平成11年、企業会計審議会より「金融商品に係る会計基準」が公表された。この時期は会計ビッグバンの初期、free fair globalを標榜する金融ビッグバンの影響を受け、透明性の高いディスクロージャー制度を確立しようとする流れにあった。これまでの日本の会計は、有価証券が原価で評価され、退職給付の隠れ債務が存在し、デリバティブなども時価評価されていなかった。

金融商品に関する会計基準は、金融商品を時価評価するために定められた会計基準である。

金融商品に関する会計基準は一昨年、平成20年にも改正され、時価表示の開示がさらに拡充(追記によって)され、これは今年の4月から適用されている。

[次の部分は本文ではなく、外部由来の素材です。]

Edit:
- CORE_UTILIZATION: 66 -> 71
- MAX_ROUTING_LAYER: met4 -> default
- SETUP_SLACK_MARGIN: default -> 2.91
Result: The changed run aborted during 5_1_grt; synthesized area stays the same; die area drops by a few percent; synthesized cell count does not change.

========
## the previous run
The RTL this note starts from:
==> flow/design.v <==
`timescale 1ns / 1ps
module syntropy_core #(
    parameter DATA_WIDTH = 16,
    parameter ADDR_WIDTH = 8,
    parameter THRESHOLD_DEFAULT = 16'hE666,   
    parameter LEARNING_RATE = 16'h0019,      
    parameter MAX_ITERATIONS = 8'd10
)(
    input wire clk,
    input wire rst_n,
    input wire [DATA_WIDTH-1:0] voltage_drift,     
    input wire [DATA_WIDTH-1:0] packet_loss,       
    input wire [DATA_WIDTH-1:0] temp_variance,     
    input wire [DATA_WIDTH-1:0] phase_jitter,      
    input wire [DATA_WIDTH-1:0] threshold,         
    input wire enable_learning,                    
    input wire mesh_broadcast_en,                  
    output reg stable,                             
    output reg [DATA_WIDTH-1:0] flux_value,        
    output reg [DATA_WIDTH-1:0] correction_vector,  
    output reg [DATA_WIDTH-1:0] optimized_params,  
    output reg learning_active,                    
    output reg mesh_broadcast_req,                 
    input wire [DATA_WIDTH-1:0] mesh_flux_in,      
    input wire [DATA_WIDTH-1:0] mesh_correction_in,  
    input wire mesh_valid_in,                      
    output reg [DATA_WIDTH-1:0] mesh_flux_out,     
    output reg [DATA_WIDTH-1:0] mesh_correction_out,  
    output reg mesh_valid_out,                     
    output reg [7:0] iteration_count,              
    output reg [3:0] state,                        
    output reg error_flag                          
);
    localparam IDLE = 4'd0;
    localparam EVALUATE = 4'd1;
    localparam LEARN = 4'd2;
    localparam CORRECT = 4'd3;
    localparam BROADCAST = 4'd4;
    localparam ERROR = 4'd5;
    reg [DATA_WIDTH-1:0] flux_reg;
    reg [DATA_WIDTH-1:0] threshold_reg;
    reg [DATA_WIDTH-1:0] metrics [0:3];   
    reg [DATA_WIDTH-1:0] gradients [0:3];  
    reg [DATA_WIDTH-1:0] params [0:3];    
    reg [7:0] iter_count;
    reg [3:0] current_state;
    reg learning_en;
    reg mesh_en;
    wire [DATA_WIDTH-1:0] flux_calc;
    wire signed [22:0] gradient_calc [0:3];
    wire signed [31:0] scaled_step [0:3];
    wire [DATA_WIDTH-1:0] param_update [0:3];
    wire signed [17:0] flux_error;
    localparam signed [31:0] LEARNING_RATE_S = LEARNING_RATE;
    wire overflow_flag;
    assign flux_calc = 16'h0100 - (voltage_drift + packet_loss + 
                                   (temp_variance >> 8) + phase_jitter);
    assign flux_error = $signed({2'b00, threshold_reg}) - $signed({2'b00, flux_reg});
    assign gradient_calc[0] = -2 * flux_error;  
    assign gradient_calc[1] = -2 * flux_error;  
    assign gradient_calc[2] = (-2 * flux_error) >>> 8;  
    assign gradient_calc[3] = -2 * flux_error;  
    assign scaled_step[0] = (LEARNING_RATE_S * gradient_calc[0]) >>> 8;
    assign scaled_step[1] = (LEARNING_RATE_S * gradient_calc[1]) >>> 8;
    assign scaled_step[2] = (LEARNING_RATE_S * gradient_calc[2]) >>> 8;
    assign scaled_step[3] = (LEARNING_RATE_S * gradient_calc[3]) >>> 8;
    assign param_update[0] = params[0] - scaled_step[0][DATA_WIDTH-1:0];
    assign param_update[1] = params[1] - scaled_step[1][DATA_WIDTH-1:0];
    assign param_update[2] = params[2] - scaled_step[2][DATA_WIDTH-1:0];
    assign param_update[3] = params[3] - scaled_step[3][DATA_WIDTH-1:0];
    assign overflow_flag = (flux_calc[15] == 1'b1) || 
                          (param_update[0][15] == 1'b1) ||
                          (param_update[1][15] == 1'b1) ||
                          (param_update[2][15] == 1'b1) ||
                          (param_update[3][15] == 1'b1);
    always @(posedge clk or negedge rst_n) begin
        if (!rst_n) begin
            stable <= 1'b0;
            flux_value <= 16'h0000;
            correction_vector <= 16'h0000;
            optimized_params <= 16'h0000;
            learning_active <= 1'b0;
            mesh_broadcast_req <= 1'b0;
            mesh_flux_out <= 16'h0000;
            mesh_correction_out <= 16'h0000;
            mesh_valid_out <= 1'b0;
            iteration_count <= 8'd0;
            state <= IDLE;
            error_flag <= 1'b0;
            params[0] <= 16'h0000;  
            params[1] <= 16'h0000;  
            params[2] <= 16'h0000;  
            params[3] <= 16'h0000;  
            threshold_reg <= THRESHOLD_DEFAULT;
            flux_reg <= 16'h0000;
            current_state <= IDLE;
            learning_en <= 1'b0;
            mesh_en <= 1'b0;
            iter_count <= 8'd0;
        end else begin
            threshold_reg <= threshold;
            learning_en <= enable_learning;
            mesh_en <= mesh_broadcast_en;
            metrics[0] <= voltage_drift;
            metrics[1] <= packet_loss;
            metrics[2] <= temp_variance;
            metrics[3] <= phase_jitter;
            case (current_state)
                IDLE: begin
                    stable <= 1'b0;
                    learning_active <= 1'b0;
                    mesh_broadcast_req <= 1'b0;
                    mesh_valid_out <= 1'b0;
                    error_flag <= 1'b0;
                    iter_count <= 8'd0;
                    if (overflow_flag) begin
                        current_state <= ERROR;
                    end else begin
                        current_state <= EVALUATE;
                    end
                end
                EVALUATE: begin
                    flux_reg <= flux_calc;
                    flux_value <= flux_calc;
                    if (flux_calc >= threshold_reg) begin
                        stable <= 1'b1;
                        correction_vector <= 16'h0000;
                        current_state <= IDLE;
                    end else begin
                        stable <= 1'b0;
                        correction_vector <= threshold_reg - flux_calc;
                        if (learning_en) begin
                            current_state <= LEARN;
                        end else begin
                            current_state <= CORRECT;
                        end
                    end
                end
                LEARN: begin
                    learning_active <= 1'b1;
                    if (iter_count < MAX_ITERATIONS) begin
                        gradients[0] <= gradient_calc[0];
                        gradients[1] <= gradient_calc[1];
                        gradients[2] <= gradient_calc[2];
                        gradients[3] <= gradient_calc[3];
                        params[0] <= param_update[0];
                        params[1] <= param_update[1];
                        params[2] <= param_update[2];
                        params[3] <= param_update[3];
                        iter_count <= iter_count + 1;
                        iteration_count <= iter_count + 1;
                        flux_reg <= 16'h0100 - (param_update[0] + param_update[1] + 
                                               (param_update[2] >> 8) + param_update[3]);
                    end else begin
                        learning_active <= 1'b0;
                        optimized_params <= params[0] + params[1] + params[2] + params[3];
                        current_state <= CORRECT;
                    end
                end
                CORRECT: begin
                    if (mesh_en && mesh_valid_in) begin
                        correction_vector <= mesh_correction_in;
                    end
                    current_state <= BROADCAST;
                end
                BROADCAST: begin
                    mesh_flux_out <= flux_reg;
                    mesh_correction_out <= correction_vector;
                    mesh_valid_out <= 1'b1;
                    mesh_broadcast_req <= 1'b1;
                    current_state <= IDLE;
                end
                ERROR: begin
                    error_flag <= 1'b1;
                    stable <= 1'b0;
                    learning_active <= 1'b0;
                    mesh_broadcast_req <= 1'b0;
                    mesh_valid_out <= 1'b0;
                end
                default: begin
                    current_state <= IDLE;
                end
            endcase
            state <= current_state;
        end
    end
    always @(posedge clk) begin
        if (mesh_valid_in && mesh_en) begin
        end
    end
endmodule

さて、金融商品の時価評価についてだが、これは日本の概念フレームワークに従って、投資の目的別に時価評価されるものとそうではないものに分かれる。

FASBなど海外では、投資の目的がなんであれ、全てを時価評価していこうとする傾向がある。時価評価とは公正価値(fair value)でもってBS計上すること。この測定に主観の入り込む余地は少ない。つまりこれは過去の粉飾の経験から、恣意性を排除しようとする流れである。こうした会計制度の下で測定される利益は包括利益によることになる。